Shelves, Cabinets, and Furniture

  • Identify top-heavy, free-standing furniture, such as bookcases and china cabinets, that could topple in an earthquake.
  • Secure your furniture by using:
    • "L" brackets, corner brackets, or aluminum molding to attach tall or top-heavy furniture to the wall
    • eyebolts to secure items located a short distance from the wall
  • Attach a wooden or metal guardrail on open shelves to keep items from sliding or falling off. Fishing line can also be used as a less-visible means of securing an item.
  • Place heavy or large objects on lower shelves.
  • Use Velcro®-type fastenings to secure some items to their shelves.
  • Secure your cabinet doors by installing sliding bolts or childproof latches.

Hazardous Materials

Identify poisons, solvents, or toxic materials in breakable containers and move these containers to a safe, well-ventilated storage area.

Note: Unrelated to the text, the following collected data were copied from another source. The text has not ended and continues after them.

$ cat src/pfs_pkg.sv
// pfs_pkg: shared constants, pin indices and function codes of the pin mux
package pfs_pkg;

  // ****************************************
  // pins that own a selector register
  // ****************************************
  localparam int NPIN = 15;
  localparam int PIN_P20 = 0;
  localparam int PIN_P21 = 1;
  localparam int PIN_P22 = 2;
  localparam int PIN_P23 = 3;
  localparam int PIN_P24 = 4;
  localparam int PIN_P27 = 5;
  localparam int PIN_P30 = 6;
  localparam int PIN_P31 = 7;
  localparam int PIN_P32 = 8;
  localparam int PIN_P33 = 9;
  localparam int PIN_P36 = 10;
  localparam int PIN_P37 = 11;
  localparam int PIN_P70 = 12;
  localparam int PIN_P71 = 13;
  localparam int PIN_P72 = 14;

  // ****************************************
  // register map and field layout
  // ****************************************
  localparam int ADDR_W = 12;
  localparam int REG_STRIDE = 4;
  localparam logic [ADDR_W-1:0] REG_BASE = 12'h000;
  localparam int SEL_LSB = 0;
  localparam int SEL_W = 6;
  localparam int IRQ_FLAG_BIT = 6;
  localparam int ANA_FLAG_BIT = 7;
  localparam int CFG_W = 8;
  localparam logic [CFG_W-1:0] CFG_RESET = 8'h00;
  localparam int NIRQ = 16;
  localparam int NO_IRQ = -1;
  localparam int NANA = 2;

  // ****************************************
  // routing codes
  // ****************************************
  localparam logic [5:0] CODE_HIZ = 6'h00;
  localparam logic [5:0] CODE_MTU_A = 6'h01;
  localparam logic [5:0] CODE_MTU_B = 6'h02;
  localparam logic [5:0] CODE_MTU_A_INV = 6'h03;
  localparam logic [5:0] CODE_MTU_B_INV = 6'h04;
  localparam logic [5:0] CODE_TMR_A = 6'h05;
  localparam logic [5:0] CODE_TMR_B = 6'h06;
  localparam logic [5:0] CODE_POE = 6'h07;
  localparam logic [5:0] CODE_ADC_TRG = 6'h09;
  localparam logic [5:0] CODE_SPIA = 6'h0D;
  localparam logic [5:0] CODE_SPI0 = 6'h0E;
  localparam logic [5:0] CODE_GPT_A = 6'h14;
  localparam logic [5:0] CODE_GPT_B = 6'h15;
  localparam logic [5:0] CODE_GPT_B_INV = 6'h17;
  localparam logic [5:0] CODE_WAVE = 6'h18;
  localparam logic [5:0] CODE_SCI_A = 6'h2C;
  localparam logic [5:0] CODE_SCI_B = 6'h2D;
  localparam logic [5:0] CODE_SCI_C = 6'h2E;

  // ****************************************
  // on-chip peripheral signals
  // ****************************************
  typedef enum logic [5:0] {
    FN_NONE, FN_MTU_CH9_C_IO, FN_MTU_CH9_C_IO_INVERTED, FN_MTU_EXT_CLOCK_B,
    FN_MTU_EXT_CLOCK_B_INVERTED, FN_TIMER4_RESET_INPUT, FN_TIMER2_OUTPUT,
    FN_TIMER6_OUTPUT, FN_CONVERTER0_TRIGGER_INPUT, FN_SPI_A_CLOCK,
    FN_SPI_UNIT0_CLOCK, FN_SPI_UNIT0_MASTER_OUT, FN_SPI_UNIT0_MASTER_IN,
    FN_SPI_UNIT0_SLAVE_SELECT0, FN_SPI_UNIT0_SLAVE_SELECT1,
    FN_SPI_A_SLAVE_SELECT1, FN_HALL_W_INPUT, FN_HALL_U_INPUT,
    FN_HALL_V_INPUT, FN_SERIAL008_HANDSHAKE_SELECT, FN_SERIAL008_RECEIVE,
    FN_SERIAL008_TRANSMIT, FN_SERIAL008_CLOCK, FN_SERIAL008_DRIVER_ENABLE,
    FN_SERIAL009_HANDSHAKE_SELECT, FN_SERIAL009_DRIVER_ENABLE,
    FN_OUTPUT_ENABLE_REQUEST9, FN_GPT_CH7_A_IO, FN_GPT_CH7_A_IO_INVERTED,
    FN_GPT_CH7_B_IO, FN_GPT_CH7_B_IO_INVERTED, FN_GPT_CH0_A_IO,
    FN_GPT_CH5_A_IO_INVERTED, FN_COMPLEMENTARY_PERIOD_OUTPUT00,
    FN_PWM_V_UPPER_OUTPUT, FN_COUNT
  } pfs_fn_t;
  localparam int NFN = int'(FN_COUNT);

  // interrupt line served by each pin, NO_IRQ where none
  function automatic int irq_of(input int pin);
    case (pin)
      PIN_P20: irq_of = 7;
      PIN_P21: irq_of = 6;
      PIN_P22: irq_of = 10;
      PIN_P23: irq_of = 11;
      PIN_P24: irq_of = 4;
      PIN_P27: irq_of = 15;
      PIN_P30: irq_of = 7;
      PIN_P31: irq_of = 6;
      PIN_P32: irq_of = 12;
      PIN_P33: irq_of = 13;
      default: irq_of = NO_IRQ;
    endcase
  endfunction : irq_of

  // only the two converter-capable pins keep an analog flag
  function automatic bit has_analog(input int pin);
    has_analog = (pin == PIN_P20) || (pin == PIN_P21);
  endfunction : has_analog

endpackage : pfs_pkg

$ cat src/pfs_cfg_if.sv
// pfs_cfg_if: selector register contents passed from bank to mux
`timescale 1ns/100ps
`default_nettype none
interface pfs_cfg_if;
  import pfs_pkg::*;
  logic [NPIN-1:0][CFG_W-1:0] cfg;
  modport bank(output cfg);
  modport user(input cfg);
endinterface : pfs_cfg_if
`default_nettype wire

$ cat src/pfs_apb_bank.sv
// pfs_apb_bank: apb slave holding the pin selector registers
`timescale 1ns/100ps
`default_nettype none
module pfs_apb_bank (
  input wire logic pclk,
  input wire logic presetn,
  input wire logic psel,
  input wire logic penable,
  input wire logic pwrite,
  input wire logic [pfs_pkg::ADDR_W-1:0] paddr,
  input wire logic [31:0] pwdata,
  output logic [31:0] prdata,
  output logic pready,
  output logic pslverr,
  pfs_cfg_if.bank cfg_if
);
  import pfs_pkg::*;

  logic [NPIN-1:0][CFG_W-1:0] cfg_ff;
  logic pready_ff;
  logic pslverr_ff;
  logic [31:0] prdata_ff;
  logic hit;
  int unsigned idx;

  // ****************************************
  // decode
  // ****************************************
  always_comb begin
    idx = 32'((paddr - REG_BASE) / REG_STRIDE);
    hit = (paddr >= REG_BASE) && (paddr[1:0] == 2'h0) && (idx < NPIN);
  end

  // writable bits: analog flag only where a converter input exists
  function automatic logic [CFG_W-1:0] wmask(input int pin);
    wmask = '1;
    if (!has_analog(pin)) begin
      wmask[ANA_FLAG_BIT] = 1'b0;
    end
  endfunction : wmask

  // one wait-free access cycle; answer comes from flops
  always_ff @(posedge pclk or negedge presetn) begin
    if (!presetn) begin
      pready_ff <= 1'b0;
    end else begin
      pready_ff <= psel && !penable;
    end
  end

  always_ff @(posedge pclk or negedge presetn) begin
    if (!presetn) begin
      prdata_ff <= 32'h00000000;
      pslverr_ff <= 1'b0;
    end else if (psel && !penable) begin
      prdata_ff <= hit ? {24'h000000, cfg_ff[idx]} : 32'h00000000;
      pslverr_ff <= !hit;
    end
  end

  // writes land only at the completing edge
  always_ff @(posedge pclk or negedge presetn) begin
    if (!presetn) begin
      cfg_ff <= {NPIN{CFG_RESET}};
    end else if (psel && penable && pready_ff && pwrite && hit) begin
      cfg_ff[idx] <= pwdata[CFG_W-1:0] & wmask(int'(idx));
    end
  end

  assign prdata = prdata_ff;
  assign pready = pready_ff;
  assign pslverr = pslverr_ff;
  assign cfg_if.cfg = cfg_ff;

endmodule : pfs_apb_bank
`default_nettype wire

$ cat src/pfs_pin_slice.sv
// pfs_pin_slice: output driver of one pin, fed by its decoded function
`timescale 1ns/100ps
`default_nettype none
module pfs_pin_slice #(
  parameter int NF = pfs_pkg::NFN
) (
  input wire logic pclk,
  input wire logic presetn,
  input wire pfs_pkg::pfs_fn_t fn,
  input wire logic analog,
  input wire logic [NF-1:0] fn_out,
  input wire logic [NF-1:0] fn_oe,
  output logic pin_out,
  output logic pin_oe
);
  import pfs_pkg::*;

  logic pin_out_ff;
  logic pin_oe_ff;
  logic nxt_pin_out;
  logic nxt_pin_oe;

  always_comb begin
    nxt_pin_out = 1'b0;
    nxt_pin_oe = 1'b0;
    if (fn != FN_NONE && !analog) begin
      nxt_pin_out = fn_out[fn];
      nxt_pin_oe = fn_oe[fn];
    end
  end

  // registered so the pad never sees decode glitches
  always_ff @(posedge pclk or negedge presetn) begin
    if (!presetn) begin
      pin_out_ff <= 1'b0;
      pin_oe_ff <= 1'b0;
    end else begin
      pin_out_ff <= nxt_pin_out;
      pin_oe_ff <= nxt_pin_oe;
    end
  end

  assign pin_out = pin_out_ff;
  assign pin_oe = pin_oe_ff;

endmodule : pfs_pin_slice
`default_nettype wire

$ cat src/pfs_port_mux.sv
// pfs_port_mux: function select for port 2, 3 and 7 pins, apb registers
`timescale 1ns/100ps
`default_nettype none
// Behaviour
// 6-bit code per pin; zero leaves pin floating
// P20 codes 1-5: mtu, clocks, timer4 reset
// P20: timer2, trigger, spi clocks, hall W
// P20: serial008 handshake, receive, driver enable
// P21: timer6, spi0 out, hall U, serial008 transmit
// P24: spi0 clock, serial008 handshake, clock, enable
// P27: timers 2/6, oe request 9, spi clocks
// P30: spi0 ss0, hall V, serial008 signals
// P31: spi-a ss1, spi0 ss1, hall U
// P32/P33 gpt7 A/B; P33 period output
// P70: serial009 handshake and driver enable
// P71: spi0 master in, gpt0 A
// P72: gpt5 A inverted, pwm V upper
// interrupt flag makes pin an irq input
// port 2 pins to irq lines 7,6,10,11,4,15
// port 3 pins to irq lines 7,6,12,13
// analog flag on P20/P21 gives converter inputs
// port 3 registers only pins 0-3,6,7
// unlisted codes behave as floating pin
module pfs_port_mux (
  input wire logic pclk,
  input wire logic presetn,
  input wire logic psel,
  input wire logic penable,
  input wire logic pwrite,
  input wire logic [pfs_pkg::ADDR_W-1:0] paddr,
  input wire logic [31:0] pwdata,
  output logic [31:0] prdata,
  output logic pready,
  output logic pslverr,
  input wire logic [pfs_pkg::NFN-1:0] fn_out,
  input wire logic [pfs_pkg::NFN-1:0] fn_oe,
  input wire logic [pfs_pkg::NPIN-1:0] pin_in,
  output logic [pfs_pkg::NPIN-1:0] pin_out,
  output logic [pfs_pkg::NPIN-1:0] pin_oe,
  output logic [pfs_pkg::NFN-1:0] fn_in,
  output logic [pfs_pkg::NIRQ-1:0] irq_req,
  output logic [pfs_pkg::NANA-1:0] analog_en
);
  import pfs_pkg::*;

  // ****************************************
  // routing decode
  // ****************************************
  function automatic pfs_fn_t route_fn(input int pin, input logic [5:0] code);
    route_fn = FN_NONE;
    case (pin)
      PIN_P20: begin
        case (code)
          CODE_MTU_A: route_fn = FN_MTU_CH9_C_IO;
          CODE_MTU_A_INV: route_fn = FN_MTU_CH9_C_IO_INVERTED;
          CODE_MTU_B: route_fn = FN_MTU_EXT_CLOCK_B;
          CODE_MTU_B_INV: route_fn = FN_MTU_EXT_CLOCK_B_INVERTED;
          CODE_TMR_A: route_fn = FN_TIMER4_RESET_INPUT;
          CODE_TMR_B: route_fn = FN_TIMER2_OUTPUT;
          CODE_ADC_TRG: route_fn = FN_CONVERTER0_TRIGGER_INPUT;
          CODE_SPIA: route_fn = FN_SPI_A_CLOCK;
          CODE_SPI0: route_fn = FN_SPI_UNIT0_CLOCK;
          CODE_WAVE: route_fn = FN_HALL_W_INPUT;
          CODE_SCI_A: route_fn = FN_SERIAL008_HANDSHAKE_SELECT;
          CODE_SCI_B: route_fn = FN_SERIAL008_RECEIVE;
          CODE_SCI_C: route_fn = FN_SERIAL008_DRIVER_ENABLE;
          default: route_fn = FN_NONE;
        endcase
      end
      PIN_P21: begin
        case (code)
          CODE_TMR_B: route_fn = FN_TIMER6_OUTPUT;
          CODE_SPI0: route_fn = FN_SPI_UNIT0_MASTER_OUT;
          CODE_WAVE: route_fn = FN_HALL_U_INPUT;
          CODE_SCI_A: route_fn = FN_SERIAL008_TRANSMIT;
          default: route_fn = FN_NONE;
        endcase
      end
      PIN_P24: begin
        case (code)
          CODE_SPI0: route_fn = FN_SPI_UNIT0_CLOCK;
          CODE_SCI_A: route_fn = FN_SERIAL008_HANDSHAKE_SELECT;
          CODE_SCI_B: route_fn = FN_SERIAL008_CLOCK;
          CODE_SCI_C: route_fn = FN_SERIAL008_DRIVER_ENABLE;
          default: route_fn = FN_NONE;
        endcase
      end
      PIN_P27: begin
        case (code)
          CODE_TMR_A: route_fn = FN_TIMER2_OUTPUT;
          CODE_TMR_B: route_fn = FN_TIMER6_OUTPUT;
          CODE_POE: route_fn = FN_OUTPUT_ENABLE_REQUEST9;
          CODE_SPIA: route_fn = FN_SPI_A_CLOCK;
          CODE_SPI0: route_fn = FN_SPI_UNIT0_CLOCK;
          default: route_fn = FN_NONE;
        endcase
      end
      PIN_P30: begin
        case (code)
          CODE_SPI0: route_fn = FN_SPI_UNIT0_SLAVE_SELECT0;
          CODE_WAVE: route_fn = FN_HALL_V_INPUT;
          CODE_SCI_A: route_fn = FN_SERIAL008_CLOCK;
          CODE_SCI_B: route_fn = FN_SERIAL008_HANDSHAKE_SELECT;
          CODE_SCI_C: route_fn = FN_SERIAL008_DRIVER_ENABLE;
          default: route_fn = FN_NONE;
        endcase
      end
      PIN_P31: begin
        case (code)
          CODE_SPIA: route_fn = FN_SPI_A_SLAVE_SELECT1;
          CODE_SPI0: route_fn = FN_SPI_UNIT0_SLAVE_SELECT1;
          CODE_WAVE: route_fn = FN_HALL_U_INPUT;
          default: route_fn = FN_NONE;
        endcase
      end
      PIN_P32: begin
        case (code)
          CODE_GPT_B: route_fn = FN_GPT_CH7_A_IO;
          CODE_GPT_B_INV: route_fn = FN_GPT_CH7_A_IO_INVERTED;
          default: route_fn = FN_NONE;
        endcase
      end
      PIN_P33: begin
        case (code)
          CODE_GPT_B: route_fn = FN_GPT_CH7_B_IO;
          CODE_GPT_B_INV: route_fn = FN_GPT_CH7_B_IO_INVERTED;
          CODE_WAVE: route_fn = FN_COMPLEMENTARY_PERIOD_OUTPUT00;
          default: route_fn = FN_NONE;
        endcase
      end
      PIN_P70: begin
        case (code)
          CODE_SCI_A: route_fn = FN_SERIAL009_HANDSHAKE_SELECT;
          CODE_SCI_C: route_fn = FN_SERIAL009_DRIVER_ENABLE;
          default: route_fn = FN_NONE;
        endcase
      end
      PIN_P71: begin
        case (code)
          CODE_SPI0: route_fn = FN_SPI_UNIT0_MASTER_IN;
          CODE_GPT_A: route_fn = FN_GPT_CH0_A_IO;
          default: route_fn = FN_NONE;
        endcase
      end
      PIN_P72: begin
        case (code)
          CODE_GPT_B_INV: route_fn = FN_GPT_CH5_A_IO_INVERTED;
          CODE_WAVE: route_fn = FN_PWM_V_UPPER_OUTPUT;
          default: route_fn = FN_NONE;
        endcase
      end
      // P22, P23, P36, P37: only the floating choice is offered here
      default: route_fn = FN_NONE;
    endcase
  endfunction : route_fn

  // ****************************************
  // registers
  // ****************************************
  pfs_cfg_if cfg_if ();

  pfs_apb_bank u_bank (
    .pclk(pclk),
    .presetn(presetn),
    .psel(psel),
    .penable(penable),
    .pwrite(pwrite),
    .paddr(paddr),
    .pwdata(pwdata),
    .prdata(prdata),
    .pready(pready),
    .pslverr(pslverr),
    .cfg_if(cfg_if.bank)
  );

  pfs_fn_t pin_fn [NPIN];
  logic [NPIN-1:0] irq_flag;
  logic [NPIN-1:0] ana_flag;

  // ****************************************
  // per-pin output drivers
  // ****************************************
  for (genvar p = 0; p < NPIN; p++) begin : g_pin
    always_comb begin
      pin_fn[p] = route_fn(p, cfg_if.cfg[p][SEL_LSB +: SEL_W]);
      irq_flag[p] = cfg_if.cfg[p][IRQ_FLAG_BIT];
      ana_flag[p] = cfg_if.cfg[p][ANA_FLAG_BIT];
    end

    pfs_pin_slice #(
      .NF(NFN)
    ) u_slice (
      .pclk(pclk),
      .presetn(presetn),
      .fn(pin_fn[p]),
      .analog(ana_flag[p]),
      .fn_out(fn_out),
      .fn_oe(fn_oe),
      .pin_out(pin_out[p]),
      .pin_oe(pin_oe[p])
    );
  end

  // ****************************************
  // pin to peripheral input path
  // ****************************************
  logic [NFN-1:0] fn_in_ff;
  logic [NFN-1:0] nxt_fn_in;

  // a function routed to two pins sees the or of both
  always_comb begin
    nxt_fn_in = '0;
    for (int p = 0; p < NPIN; p++) begin
      if (pin_fn[p] != FN_NONE && !ana_flag[p]) begin
        nxt_fn_in[pin_fn[p]] = nxt_fn_in[pin_fn[p]] | pin_in[p];
      end
    end
  end

  always_ff @(posedge pclk or negedge presetn) begin
    if (!presetn) begin
      fn_in_ff <= '0;
    end else begin
      fn_in_ff <= nxt_fn_in;
    end
  end

  // ****************************************
  // external interrupt lines
  // ****************************************
  logic [NIRQ-1:0] irq_ff;
  logic [NIRQ-1:0] nxt_irq;

  // P20 and P30 share a line, as do P21 and P31; enable only one of each
  always_comb begin
    nxt_irq = '0;
    for (int p = 0; p < NPIN; p++) begin
      if (irq_flag[p] && irq_of(p) != NO_IRQ) begin
        nxt_irq[irq_of(p)] = nxt_irq[irq_of(p)] | pin_in[p];
      end
    end
  end

  always_ff @(posedge pclk or negedge presetn) begin
    if (!presetn) begin
      irq_ff <= '0;
    end else begin
      irq_ff <= nxt_irq;
    end
  end

  // ****************************************
  // analog enables
  // ****************************************
  logic [NANA-1:0] ana_ff;

  always_ff @(posedge pclk or negedge presetn) begin
    if (!presetn) begin
      ana_ff <= '0;
    end else begin
      ana_ff <= {ana_flag[PIN_P21], ana_flag[PIN_P20]};
    end
  end

  assign fn_in = fn_in_ff;
  assign irq_req = irq_ff;
  assign analog_en = ana_ff;

  logic [5:0] sel20;
  logic [5:0] sel21;
  logic [5:0] sel72;
  assign sel20 = cfg_if.cfg[PIN_P20][SEL_LSB +: SEL_W];
  assign sel21 = cfg_if.cfg[PIN_P21][SEL_LSB +: SEL_W];
  assign sel72 = cfg_if.cfg[PIN_P72][SEL_LSB +: SEL_W];
endmodule : pfs_port_mux
`default_nettype wire

$ cat config.mk
export PLATFORM = sky130hd
export DESIGN_NAME = pfs_port_mux
export DESIGN_NICKNAME = d
export VERILOG_FILES = /design/src/pfs_pkg.sv /design/src/pfs_cfg_if.sv /design/src/pfs_apb_bank.sv /design/src/pfs_pin_slice.sv /design/src/pfs_port_mux.sv
export SDC_FILE = /design/constraint.sdc
export NUM_CORES = 1
export LEC_CHECK = 0
export BUFFER_PORTS_ARGS = -buffer_cell sky130_fd_sc_hd__buf_2
export CORE_MARGIN = 4
export CORE_UTILIZATION = 45
export DETAILED_ROUTE_END_ITERATION = 16
export SLEW_MARGIN = 10
export SYNTH_ARGS = -nofsm -noshare
export SYNTH_HDL_FRONTEND = slang
export SYNTH_HIERARCHICAL = 1
export SYNTH_SLANG_ARGS = --single-unit
$ cat constraint.sdc
create_clock -name pclk -period 3.39 [get_ports pclk]
set_input_delay 0.1695 -clock pclk [delete_from_list [all_inputs] [get_ports pclk]]
set_output_delay 0.1695 -clock pclk [all_outputs]
set_load 0.02 [all_outputs]
* Word-level counts from Yosys, hierarchy flattened
Memories as Yosys holds them, arrays and structs flattened. Index checks and enable logic that the tools add are counted.
Storage, ports and cells: flip-flop bits (word level) 229, bits in latches 0, bits in read-only memories 400, memories kept 3, RAM bits 0, word-level logic and storage cells 442, output and inout port bits 117, input port bits 134
Memories:
- (name not given) | depth 64, width 5, rd ports 1, clocked after Yosys merged registers in 0, wr ports 0, RTL line pfs_port_mux.sv:53 | case (code)
- (name not given) | depth 64, width 1, rd ports 1, clocked after Yosys merged registers in 0, wr ports 0, RTL line pfs_port_mux.sv:215 | nxt_fn_in[pin_fn[p]] = nxt_fn_in[pin_fn[p]] | pin_in[p];
- (name not given) | depth 16, width 1, rd ports 1, clocked after Yosys merged registers in 0, wr ports 0, RTL line pfs_port_mux.sv:239 | nxt_irq[irq_of(p)] = nxt_irq[irq_of(p)] | pin_in[p];
Cells by class: reductions and logical operators 67, $mul 0, order comparisons 46, add/sub/neg operators 0, shift operators 0, bitwise gates (word level) 24, equal/unequal tests 33, muxes and demuxes 226, divide/modulo/power cells 0
Operator list (count):
- $mux 35 | 11
- $bwmux 35 | 10
- $ge 32x1->1 const B | 10
- $lt 32x6->1 const B | 10
- $mux 32 | 10
- $bmux 1 s6 | 32
- $mux 16 | 10
- $bwmux 16 | 9
- $bwmux 120 | 1
- $mux 1 | 98
- $demux 1 s6 | 11
- $eq 6x5->1 const B | 11
- $reduce_bool 6->1 | 11
- $lt 5x7->1 const B | 8
- $eq 6x6->1 const B | 9
- $pmux 5 s5 | 2
- $eq 6x4->1 const B | 8
- $ge 6x1->1 const B | 8
- $demux 1 s4 | 10
- $logic_and 1x1->1 | 40
- $pmux 5 s4 | 2
- $bmux 1 s4 | 9
- $and 35x35->35 | 1
- $bmux 8 s4 | 1
- 21 further kinds | 64

* Logic depth before layout (Yosys ltp)
word-level depth 61, gate-level depth with buffers 12, mapped depth without buffers 10

* By module
Netlist, hierarchy kept.
By module, submodules not included:
- pfs_pin_slice (g_pin[0].u_slice ...) | area an instance 740.7 um^2, cells each 75, seq. area each 50.0 um^2, times used 12
- pfs_apb_bank | area an instance 6135.9 um^2, cells each 442, seq. area each 3253.1 um^2, times used 1
- pfs_port_mux | area an instance 2721.4 um^2, cells each 299, seq. area each 1126.1 um^2, times used 1
- pfs_pin_slice (g_pin[7].u_slice ...) | area an instance 710.7 um^2, cells each 57, seq. area each 50.0 um^2, times used 3

* Worst setup path after synthesis
OpenSTA, ideal clock, no wires.
path kind reg-to-reg, start register u_bank.cfg_ff, in the netlist u_bank/cfg_if.cfg[10], end register g_pin[1].u_slice.pin_out_ff, slack 756 ps, library setup time 138 ps, clock period less this slack 2634 ps, cell stages (with the launch flop) 10, arrival time 2496 ps, path buffers 1, required time 3252 ps, cell sequence dfrtp_1 > nor3b_1 > a21oi_1 > or3b_2 > a21oi_1 > buf_6 > mux4_2 > mux2_4 > a2bb2oi_2 > a41oi_1
RTL lines:
- start: declaration | RTL line pfs_apb_bank.sv:19 | logic [NPIN-1:0][CFG_W-1:0] cfg_ff;
- start signal: assignment | RTL line pfs_apb_bank.sv:64 | cfg_ff <= {NPIN{CFG_RESET}};
- start signal: indexed assignment | RTL line pfs_apb_bank.sv:66 | cfg_ff[idx] <= pwdata[CFG_W-1:0] & wmask(int'(idx));
- end signal: assignment | RTL line pfs_pin_slice.sv:38 | pin_out_ff <= nxt_pin_out;
- end: declaration | RTL line pfs_pin_slice.sv:18 | logic pin_out_ff;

Keep them away from your water storage and out of reach of children and pets.

Inspecting and Securing Your Home's Structure

Examine the structural safety of your house. If your house is of conventional wood construction, it will probably be relatively resistant to earthquake damage, particularly if it is a single-story structure.
For information on structural safety standards and qualified contractors in your area, contact your city or county government office on community development or building code enforcement.
The following suggestions will take an investment of time and money but will add stability to your home. If you want to do the work yourself, many hardware or home-improvement stores will assist you with information and instructions.


Check to see if your house or garage is securely fastened to the foundation. (If your house was built before 1950, it probably does not have bolts securing the wood structure to the concrete foundation.) If your house is not secured to the foundation, take the following steps:
  • Using a hammer drill and carbide bit, drill a hole through the sill plate into the foundation. Holes should be approximately 6 feet apart.
  • Drop a 1/2- x 7-inch expansion bolt into each hole and finish by tightening the nut and washer.

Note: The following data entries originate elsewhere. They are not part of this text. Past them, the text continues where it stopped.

[config.mk]
export PLATFORM = sky130hd
export DESIGN_NAME = blit_engine
export DESIGN_NICKNAME = d
export VERILOG_FILES = /design/src/pkg/blit_pkg.sv /design/src/blit_engine.sv /design/src/blit_host_feed.sv
export SDC_FILE = /design/constraint.sdc
export NUM_CORES = 2
export LEC_CHECK = 0
export BUFFER_PORTS_ARGS = -buffer_cell sky130_fd_sc_hd__buf_2
export CORE_UTILIZATION = 26
export DETAILED_ROUTE_END_ITERATION = 8
export PLACE_DENSITY_LB_ADDON = 0.25
export SETUP_SLACK_MARGIN = 0.3
export SLEW_MARGIN = 20
export SYNTH_ARGS = -nofsm -noshare
export SYNTH_HDL_FRONTEND = slang
export SYNTH_SLANG_ARGS = --single-unit
[constraint.sdc]
create_clock -name clk_i -period 8.5 [get_ports clk_i]
set_input_delay 0.425 -clock clk_i [delete_from_list [all_inputs] [get_ports clk_i]]
set_output_delay 0.425 -clock clk_i [all_outputs]
set_load 0.02 [all_outputs]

Beams, Posts, Joists, and Plates

Strengthen the areas of connection between beams, posts, joists, and plates using the following hardware:
  • "T" and "L" straps
  • Mending plates
  • Joist hangers
  • Twin post caps
  • Nails and lag screws
Pay particular attention to exposed framing in garages, basements, porches, and patio covers.

Roof and Chimney

  • Check your chimney or roof for loose tiles and bricks that could fall in an earthquake. Repair loose tiles or bricks, as needed.
  • Protect yourself from falling chimney bricks that might penetrate the roof, by reinforcing the ceiling immediately surrounding the chimney with 3/4-inch plywood nailed to ceiling joists.

Learning to Shut Off Utilities

  • Know where and how to shut off utilities at the main switches or valves. Check with your local utility companies for instructions.
  • Teach all family members how and when to shut off utilities.

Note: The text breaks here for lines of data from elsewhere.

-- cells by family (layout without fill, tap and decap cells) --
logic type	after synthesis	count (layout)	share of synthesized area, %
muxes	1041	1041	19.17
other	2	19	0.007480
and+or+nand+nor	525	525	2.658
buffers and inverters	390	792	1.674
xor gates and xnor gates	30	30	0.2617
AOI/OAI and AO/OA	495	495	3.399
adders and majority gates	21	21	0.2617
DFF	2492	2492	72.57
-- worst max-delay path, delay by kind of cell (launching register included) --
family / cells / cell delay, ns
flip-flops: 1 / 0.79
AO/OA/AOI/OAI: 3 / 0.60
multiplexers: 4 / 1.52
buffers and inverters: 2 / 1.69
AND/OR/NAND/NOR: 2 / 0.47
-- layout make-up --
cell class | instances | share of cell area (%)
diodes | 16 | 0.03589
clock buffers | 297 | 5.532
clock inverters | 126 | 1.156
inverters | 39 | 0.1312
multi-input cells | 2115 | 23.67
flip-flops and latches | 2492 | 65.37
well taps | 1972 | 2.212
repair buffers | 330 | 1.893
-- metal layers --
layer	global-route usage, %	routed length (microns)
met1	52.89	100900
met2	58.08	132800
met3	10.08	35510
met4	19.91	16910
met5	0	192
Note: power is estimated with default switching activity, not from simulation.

  • An automatic valve (Earthquake Command System) is commercially available that will turn the gas off for you in the event of an earthquake.
  • After an earthquake, DO NOT USE matches, lighters, or appliances, and do not operate light switches until you are sure there are no gas leaks. Sparks from electrical switches could ignite gas, causing an explosion.
  • If you smell the odor of gas, or if you notice a large consumption of gas being registered on the gas meter, shut off the gas immediately. First, find the main shut-off valve, located on a pipe next to the gas meter. Use an adjustable wrench to turn the valve to the off position.


After a major disaster, shut off the electricity. Sparks from electrical switches could pose a shock or fire hazard. Carefully turn off the electricity at the main electrical breaker in your home.


Water may be turned off at either of two locations:
  • At the main meter, which controls the water flow to the entire property; or
  • At the water main leading into the home. (Shutting off the water here retains the water supply in your water heater, which may be useful in an emergency.)
Attach a valve wrench to the water line. (This tool can be purchased at most hardware stores.) Also, label the water mains for quick identification.